REQUIRED ACTION:
Stop after the line containing "after global placement: 3958"; retype every line of the data before it exactly, starting from the first.

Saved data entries
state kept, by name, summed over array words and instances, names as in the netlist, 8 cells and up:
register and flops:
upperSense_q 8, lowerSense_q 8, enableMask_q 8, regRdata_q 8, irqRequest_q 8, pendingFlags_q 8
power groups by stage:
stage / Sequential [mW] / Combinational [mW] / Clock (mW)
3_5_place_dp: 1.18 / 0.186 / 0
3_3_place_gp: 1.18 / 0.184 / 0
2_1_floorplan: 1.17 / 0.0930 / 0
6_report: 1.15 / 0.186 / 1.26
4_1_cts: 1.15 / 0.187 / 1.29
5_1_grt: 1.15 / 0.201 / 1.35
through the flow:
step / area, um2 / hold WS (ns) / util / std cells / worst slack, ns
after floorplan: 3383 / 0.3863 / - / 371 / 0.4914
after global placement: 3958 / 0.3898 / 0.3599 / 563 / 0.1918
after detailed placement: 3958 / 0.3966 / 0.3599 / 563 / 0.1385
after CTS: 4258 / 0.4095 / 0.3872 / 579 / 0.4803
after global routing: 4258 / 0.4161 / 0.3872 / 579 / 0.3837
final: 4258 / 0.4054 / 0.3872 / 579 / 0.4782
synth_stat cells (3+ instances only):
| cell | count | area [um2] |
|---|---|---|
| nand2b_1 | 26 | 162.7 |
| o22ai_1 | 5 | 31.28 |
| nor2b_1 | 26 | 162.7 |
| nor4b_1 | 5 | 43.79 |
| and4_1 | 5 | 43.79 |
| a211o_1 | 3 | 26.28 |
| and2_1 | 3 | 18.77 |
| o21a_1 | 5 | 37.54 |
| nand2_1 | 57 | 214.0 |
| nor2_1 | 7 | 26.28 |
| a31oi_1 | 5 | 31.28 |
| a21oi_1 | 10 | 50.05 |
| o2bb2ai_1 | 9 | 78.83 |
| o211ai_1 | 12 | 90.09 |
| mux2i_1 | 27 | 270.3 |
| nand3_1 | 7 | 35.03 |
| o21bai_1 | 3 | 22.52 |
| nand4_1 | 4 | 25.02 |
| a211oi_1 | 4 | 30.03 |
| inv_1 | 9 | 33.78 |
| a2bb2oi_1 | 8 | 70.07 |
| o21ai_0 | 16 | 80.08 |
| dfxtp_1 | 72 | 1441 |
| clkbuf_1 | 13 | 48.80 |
--- src/rtl/mmtw_pkg.sv ---
// Package: register map, field layout, reset values and timing for the two-wire data path
package mmtw_pkg;

  // Register word offsets (byte addresses)
  localparam logic [3:0] ADDR_TX_HOLDING_BYTE = 4'h0;
  localparam logic [3:0] ADDR_RX_HOLDING_BYTE = 4'h4;
  localparam logic [3:0] ADDR_CRC_RESULT_BYTE = 4'h8;
  localparam logic [3:0] ADDR_BIT_RATE_DIVIDER = 4'hc;

  // Control and status word offsets (chosen)
  localparam logic [5:0] ADDR_CONTROL = 6'h10;
  localparam logic [5:0] ADDR_STATUS = 6'h14;

  // Control field positions
  localparam int CTL_ENABLE_BIT = 0;
  localparam int CTL_MASTER_BIT = 1;
  localparam int CTL_DIR_BIT = 2;

  // Status field positions
  localparam int ST_TX_EMPTY_BIT = 0;
  localparam int ST_RX_FULL_BIT = 1;
  localparam int ST_TX_EVENT_BIT = 2;
  localparam int ST_RX_EVENT_BIT = 3;
  localparam int ST_CRC_READY_BIT = 4;
  localparam int ST_BUSY_BIT = 5;
  localparam int ST_MATCH_BIT = 6;
  localparam int ST_SLAVE_DIR_BIT = 7;
  localparam int ST_NACK_BIT = 8;
  localparam int ST_ARB_LOST_BIT = 9;

  // Reset values
  localparam logic [7:0] RST_BYTE = 8'h00;
  localparam logic [2:0] RST_DIV_SEL = 3'h0;

  // Divider base figure and CRC polynomial (x^8+x^2+x+1)
  localparam int BASE_DIVISOR = 20;
  localparam logic [7:0] CRC_POLY = 8'h07;

  // Bit-rate window for software guidance, in kHz
  localparam int MIN_RATE_KHZ = 10;
  localparam int MAX_RATE_KHZ = 100;
  localparam int CLK_KHZ = 25000;

  // Shifter sequencing states
  typedef enum logic [1:0] {
    SH_IDLE = 2'b00,
    SH_SHIFT = 2'b01,
    SH_ACK = 2'b11
  } mmtw_sh_t;

endpackage

--- src/rtl/mmtw_crc8.sv ---
// Byte-wide CRC-8 update for the packet error code
`timescale 1ns/1ps
`default_nettype none
module mmtw_crc8
  import mmtw_pkg::*;
(
  // Inputs
  input wire logic [7:0] crc_i,
  input wire logic [7:0] data_i,
  // Result
  output logic [7:0] crc_o
);

  function automatic logic [7:0] crc_step(input logic [7:0] c, input logic [7:0] d);
    logic [7:0] r;
    r = c ^ d;
    for (int i = 0; i < 8; i++) begin
      r = r[7] ? ((r << 1) ^ CRC_POLY) : (r << 1);
    end
    return r;
  endfunction

  assign crc_o = crc_step(crc_i, data_i);

endmodule
`default_nettype wire

--- src/rtl/mmtw_data_path.sv ---
// Two-wire controller data path: holding registers, CRC, divider and bus release
// Behaviour
// - Slave read after own address match loads holding byte into shifter.
// - Slave transmit: acked byte done loads next holding byte.
// - Slave transmit nack: release SDA, keep byte, empty flag stays clear.
// - Master write: holding byte loads after address acknowledged.
// - Master transmit: acked byte done loads next holding byte.
// - Master transmit byte nack: stop request, no load, empty flag clear.
// - Receive register: address while matched in slave, else last byte.
// - Reading receive register clears full flag, lets next byte load.
// - Each receive register load sets receive event flag.
// - Each data byte moved produces CRC byte, loaded, ready flag set.
// - Reading CRC register clears ready flag.
// - Unread CRC result overwritten on next load; ready flag stays set.
// - Three-bit select picks divisor 20 to 2560 for bit rate.
// - Arbitration loss as master releases SDA and SCL at once.
// - Clearing enable releases bus and clears busy; setting resumes.
// - Empty flag set on handoff to shifter, cleared on CPU write.
// - Transmit event flag set when holding byte handed to shifter.
`timescale 1ns/1ps
`default_nettype none
module mmtw_data_path
  import mmtw_pkg::*;
#(
  parameter int DIV_W = 12
) (
  // Clock and reset
  input wire logic clk_i,
  input wire logic rst_i,
  // Wishbone slave
  input wire logic wb_cyc_i,
  input wire logic wb_stb_i,
  input wire logic wb_we_i,
  input wire logic [5:0] wb_adr_i,
  input wire logic [3:0] wb_sel_i,
  input wire logic [31:0] wb_dat_i,
  output logic [31:0] wb_dat_o,
  output logic wb_ack_o,
  // Protocol engine events
  input wire logic start_det_i,
  input wire logic stop_det_i,
  input wire logic addr_done_i,
  input wire logic addr_match_i,
  input wire logic addr_read_i,
  input wire logic byte_done_i,
  input wire logic [7:0] rx_byte_i,
  input wire logic is_rx_i,
  input wire logic ack_seen_i,
  input wire logic arb_lost_i,
  // Shifter and line control
  output logic shift_load_o,
  output logic [7:0] shift_byte_o,
  output logic gen_stop_o,
  output logic sda_release_o,
  output logic scl_release_o,
  output logic bit_tick_o
);

  typedef struct packed {
    logic [7:0] tx_holding_byte;
    logic [7:0] rx_holding_byte;
    logic [7:0] rx_addr;
    logic [7:0] crc_result_byte;
    logic [7:0] crc_acc;
    logic [2:0] divider_select;
    logic module_enable;
    logic master_mode;
    logic master_direction;
    logic tx_holding_empty;
    logic rx_holding_full;
    logic tx_event_flag;
    logic rx_event_flag;
    logic crc_ready_flag;
    logic bus_busy_flag;
    logic own_address_matched;
    logic slave_direction;
    logic ack_not_received;
    logic arb_lost;
    logic hold_tx;
    logic shift_load;
    logic [7:0] shift_byte;
    logic gen_stop;
    logic release_lines;
    logic ack;
    logic [31:0] rdata;
  } mmtw_st_t;

  mmtw_st_t st;
  mmtw_st_t next_st;
  logic [7:0] crc_next;
  logic [7:0] crc_data;
  logic req;
  logic wr;
  logic rd;
  logic handoff;

  ////////////////////////////////////////////////////////////////////////////
  // Helpers

  mmtw_crc8 u_crc (
    .crc_i(st.crc_acc),
    .data_i(crc_data),
    .crc_o(crc_next)
  );

  mmtw_rate_div #(.CNT_W(DIV_W)) u_div (
    .clk_i(clk_i),
    .rst_i(rst_i),
    .run_i(st.module_enable),
    .sel_i(st.divider_select),
    .tick_o(bit_tick_o)
  );

  assign crc_data = is_rx_i ? rx_byte_i : st.shift_byte;
  assign req = wb_cyc_i && wb_stb_i && !st.ack;
  assign wr = req && wb_we_i && wb_sel_i[0];
  assign rd = req && !wb_we_i;

  // Handoff conditions for holding byte
  always_comb begin
    handoff = 1'b0;
    if (st.module_enable && !st.tx_holding_empty) begin
      if (!st.master_mode && addr_done_i && addr_match_i && addr_read_i) begin
        handoff = 1'b1;
      end else if (!st.master_mode && byte_done_i && !is_rx_i && ack_seen_i
                   && st.slave_direction && !st.hold_tx) begin
        handoff = 1'b1;
      end else if (st.master_mode && !st.master_direction && addr_done_i && ack_seen_i) begin
        handoff = 1'b1;
      end else if (st.master_mode && byte_done_i && !is_rx_i && ack_seen_i) begin
        handoff = 1'b1;
      end
    end
  end

  ////////////////////////////////////////////////////////////////////////////
  // Next state

  always_comb begin
    next_st = st;
    next_st.shift_load = 1'b0;
    next_st.gen_stop = 1'b0;
    next_st.ack = req;
    if (req) begin
      unique case (wb_adr_i)
        {2'b00, ADDR_TX_HOLDING_BYTE}: next_st.rdata = {24'h0, st.tx_holding_byte};
        {2'b00, ADDR_RX_HOLDING_BYTE}: next_st.rdata = {24'h0,
          (!st.master_mode && st.own_address_matched) ? st.rx_addr
                                                       : st.rx_holding_byte};
        {2'b00, ADDR_CRC_RESULT_BYTE}: next_st.rdata = {24'h0, st.crc_result_byte};
        {2'b00, ADDR_BIT_RATE_DIVIDER}: next_st.rdata = {29'h0, st.divider_select};
        ADDR_CONTROL: next_st.rdata = {29'h0, st.master_direction, st.master_mode,
                                       st.module_enable};
        ADDR_STATUS: next_st.rdata = {22'h0, st.arb_lost, st.ack_not_received,
          st.slave_direction, st.own_address_matched, st.bus_busy_flag,
          st.crc_ready_flag, st.rx_event_flag, st.tx_event_flag,
          st.rx_holding_full, st.tx_holding_empty};
        default: next_st.rdata = 32'h0;
      endcase
    end
    // Register writes
    if (wr) begin
      unique case (wb_adr_i)
        {2'b00, ADDR_TX_HOLDING_BYTE}: begin
          next_st.tx_holding_byte = wb_dat_i[7:0];
          next_st.tx_holding_empty = 1'b0;
        end
        {2'b00, ADDR_BIT_RATE_DIVIDER}: next_st.divider_select = wb_dat_i[2:0];
        ADDR_CONTROL: begin
          next_st.module_enable = wb_dat_i[CTL_ENABLE_BIT];
          next_st.master_mode = wb_dat_i[CTL_MASTER_BIT];
          next_st.master_direction = wb_dat_i[CTL_DIR_BIT];
        end
        ADDR_STATUS: begin
          if (!wb_dat_i[ST_TX_EVENT_BIT]) next_st.tx_event_flag = 1'b0;
          if (!wb_dat_i[ST_RX_EVENT_BIT]) next_st.rx_event_flag = 1'b0;
          if (!wb_dat_i[ST_ARB_LOST_BIT]) next_st.arb_lost = 1'b0;
        end
        default: begin
        end
      endcase
    end
    // Reads with side effects
    if (rd && wb_adr_i == {2'b00, ADDR_RX_HOLDING_BYTE}) begin
      next_st.rx_holding_full = 1'b0;
    end
    if (rd && wb_adr_i == {2'b00, ADDR_CRC_RESULT_BYTE}) begin
      next_st.crc_ready_flag = 1'b0;
    end
    if (st.module_enable) begin
      if (start_det_i) begin
        next_st.bus_busy_flag = 1'b1;
        next_st.crc_acc = RST_BYTE;
      end
      if (stop_det_i) begin
        next_st.bus_busy_flag = 1'b0;
      end
      // Address phase
      if (addr_done_i && !st.master_mode) begin
        next_st.own_address_matched = addr_match_i;
        if (addr_match_i) begin
          next_st.slave_direction = addr_read_i;
          next_st.rx_addr = rx_byte_i;
          next_st.hold_tx = 1'b0;
        end
      end
      if (addr_done_i) begin
        next_st.ack_not_received = !ack_seen_i;
      end
      // Data byte complete
      if (byte_done_i) begin
        next_st.ack_not_received = !ack_seen_i;
        if (is_rx_i) begin
          next_st.own_address_matched = 1'b0;
          if (!st.rx_holding_full || (rd && wb_adr_i == {2'b00, ADDR_RX_HOLDING_BYTE})) begin
            next_st.rx_holding_byte = rx_byte_i;
            next_st.rx_holding_full = 1'b1;
            next_st.rx_event_flag = 1'b1;
          end
        end
        if (!ack_seen_i && !is_rx_i && !st.master_mode) begin
          next_st.hold_tx = 1'b1;
        end
        if (!ack_seen_i && !is_rx_i && st.master_mode) begin
          next_st.gen_stop = 1'b1;
        end
        // CRC per byte; overwrite also sets the ready flag again
        next_st.crc_acc = crc_next;
        next_st.crc_result_byte = crc_next;
        next_st.crc_ready_flag = 1'b1;
      end
      if (handoff) begin
        next_st.shift_load = 1'b1;
        next_st.shift_byte = st.tx_holding_byte;
        next_st.tx_holding_empty = 1'b1;
        next_st.tx_event_flag = 1'b1;
      end
      if (st.master_mode && arb_lost_i) begin
        next_st.master_mode = 1'b0;
        next_st.arb_lost = 1'b1;
        next_st.release_lines = 1'b1;
      end else if (start_det_i) begin
        next_st.release_lines = 1'b0;
      end
    end else begin
      next_st.bus_busy_flag = 1'b0;
      next_st.release_lines = 1'b1;
      next_st.tx_event_flag = 1'b0;
      next_st.rx_event_flag = 1'b0;
      next_st.master_mode = wr && wb_adr_i == ADDR_CONTROL && wb_dat_i[CTL_MASTER_BIT];
    end
    if (st.module_enable && !next_st.module_enable) begin
      next_st.release_lines = 1'b1;
    end else if (!st.module_enable && next_st.module_enable) begin
      next_st.release_lines = 1'b0;
    end
  end

  always_ff @(posedge clk_i) begin
    if (rst_i) begin
      st <= '0;
      st.tx_holding_empty <= 1'b1;
      st.ack_not_received <= 1'b1;
      st.release_lines <= 1'b1;
      st.divider_select <= RST_DIV_SEL;
    end else begin
      st <= next_st;
    end
  end

  ////////////////////////////////////////////////////////////////////////////
  // Outputs

  assign wb_ack_o = st.ack;
  assign wb_dat_o = st.rdata;
  assign shift_load_o = st.shift_load;
  assign shift_byte_o = st.shift_byte;
  assign gen_stop_o = st.gen_stop;
  assign sda_release_o = st.release_lines || st.hold_tx;
  assign scl_release_o = st.release_lines;

  ////////////////////////////////////////////////////////////////////////////
  // Checks

  slave_load_a: assert property (@(posedge clk_i) disable iff (rst_i)
    st.module_enable && !st.master_mode && !st.tx_holding_empty && addr_done_i
    && addr_match_i && addr_read_i |=> shift_load_o && st.tx_holding_empty)
    else $error("Slave read did not load");
  nack_hold_a: assert property (@(posedge clk_i) disable iff (rst_i)
    st.module_enable && !st.master_mode && byte_done_i && !is_rx_i && !ack_seen_i
    |=> sda_release_o) else $error("Nack did not release SDA");
  master_load_a: assert property (@(posedge clk_i) disable iff (rst_i)
    st.module_enable && st.master_mode && !st.master_direction && !st.tx_holding_empty
    && addr_done_i && ack_seen_i && !arb_lost_i |=> shift_load_o)
    else $error("Master write did not load");
  master_nack_a: assert property (@(posedge clk_i) disable iff (rst_i)
    st.module_enable && st.master_mode && byte_done_i && !is_rx_i && !ack_seen_i
    && !addr_done_i |=> gen_stop_o && !shift_load_o) else $error("Master nack wrong");
  rx_clear_a: assert property (@(posedge clk_i) disable iff (rst_i)
    rd && wb_adr_i == {2'b00, ADDR_RX_HOLDING_BYTE} && !byte_done_i
    |=> !st.rx_holding_full) else $error("Receive full not cleared");
  rx_event_a: assert property (@(posedge clk_i) disable iff (rst_i)
    $rose(st.rx_holding_full) |-> st.rx_event_flag) else $error("No receive event");
  crc_set_a: assert property (@(posedge clk_i) disable iff (rst_i)
    st.module_enable && byte_done_i |=> st.crc_ready_flag && st.crc_result_byte == st.crc_acc)
    else $error("CRC not loaded");
  crc_clear_a: assert property (@(posedge clk_i) disable iff (rst_i)
    rd && wb_adr_i == {2'b00, ADDR_CRC_RESULT_BYTE} && !(st.module_enable && byte_done_i)
    |=> !st.crc_ready_flag) else $error("CRC ready not cleared");
  arb_rel_a: assert property (@(posedge clk_i) disable iff (rst_i)
    st.module_enable && st.master_mode && arb_lost_i
    |=> sda_release_o && scl_release_o && !st.master_mode) else $error("No release");
  disable_a: assert property (@(posedge clk_i) disable iff (rst_i)
    !st.module_enable |=> !st.bus_busy_flag) else $error("Busy not cleared");
  tx_event_a: assert property (@(posedge clk_i) disable iff (rst_i)
    handoff |=> st.tx_event_flag && st.tx_holding_empty) else $error("No tx event");

  slave_tx_c: cover property (@(posedge clk_i) disable iff (rst_i) handoff && !st.master_mode);
  master_tx_c: cover property (@(posedge clk_i) disable iff (rst_i) handoff && st.master_mode);
  rx_byte_c: cover property (@(posedge clk_i) disable iff (rst_i) $rose(st.rx_holding_full));
  arb_c: cover property (@(posedge clk_i) disable iff (rst_i) st.master_mode && arb_lost_i);

endmodule
`default_nettype wire

--- src/rtl/mmtw_rate_div.sv ---
// Bit-rate enable generator with eight selectable divisors
`timescale 1ns/1ps
`default_nettype none
module mmtw_rate_div
  import mmtw_pkg::*;
#(
  parameter int CNT_W = 12
) (
  // Clock and reset
  input wire logic clk_i,
  input wire logic rst_i,
  // Control
  input wire logic run_i,
  input wire logic [2:0] sel_i,
  // Enable pulse
  output logic tick_o
);

  typedef struct packed {
    logic [CNT_W-1:0] cnt;
    logic tick;
  } mmtw_div_st_t;

  mmtw_div_st_t st;
  mmtw_div_st_t next_st;
  logic [CNT_W-1:0] limit;

  // Divisor 20 << code
  assign limit = CNT_W'((BASE_DIVISOR << sel_i) - 1);

  always_comb begin
    next_st = st;
    next_st.tick = 1'b0;
    if (!run_i) begin
      next_st.cnt = '0;
    end else if (st.cnt >= limit) begin
      next_st.cnt = '0;
      next_st.tick = 1'b1;
    end else begin
      next_st.cnt = st.cnt + 1'b1;
    end
  end

  always_ff @(posedge clk_i) begin
    if (rst_i) begin
      st <= '0;
    end else begin
      st <= next_st;
    end
  end

  assign tick_o = st.tick;

  period_a: assert property (@(posedge clk_i) disable iff (rst_i)
    tick_o && run_i |=> !tick_o [*8]) else $error("Divider tick too frequent");

endmodule
`default_nettype wire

EXERCISE RESULT:
state kept, by name, summed over array words and instances, names as in the netlist, 8 cells and up:
register and flops:
upperSense_q 8, lowerSense_q 8, enableMask_q 8, regRdata_q 8, irqRequest_q 8, pendingFlags_q 8
power groups by stage:
stage / Sequential [mW] / Combinational [mW] / Clock (mW)
3_5_place_dp: 1.18 / 0.186 / 0
3_3_place_gp: 1.18 / 0.184 / 0
2_1_floorplan: 1.17 / 0.0930 / 0
6_report: 1.15 / 0.186 / 1.26
4_1_cts: 1.15 / 0.187 / 1.29
5_1_grt: 1.15 / 0.201 / 1.35
through the flow:
step / area, um2 / hold WS (ns) / util / std cells / worst slack, ns
after floorplan: 3383 / 0.3863 / - / 371 / 0.4914
after global placement: 3958 / 0.3898 / 0.3599 / 563 / 0.1918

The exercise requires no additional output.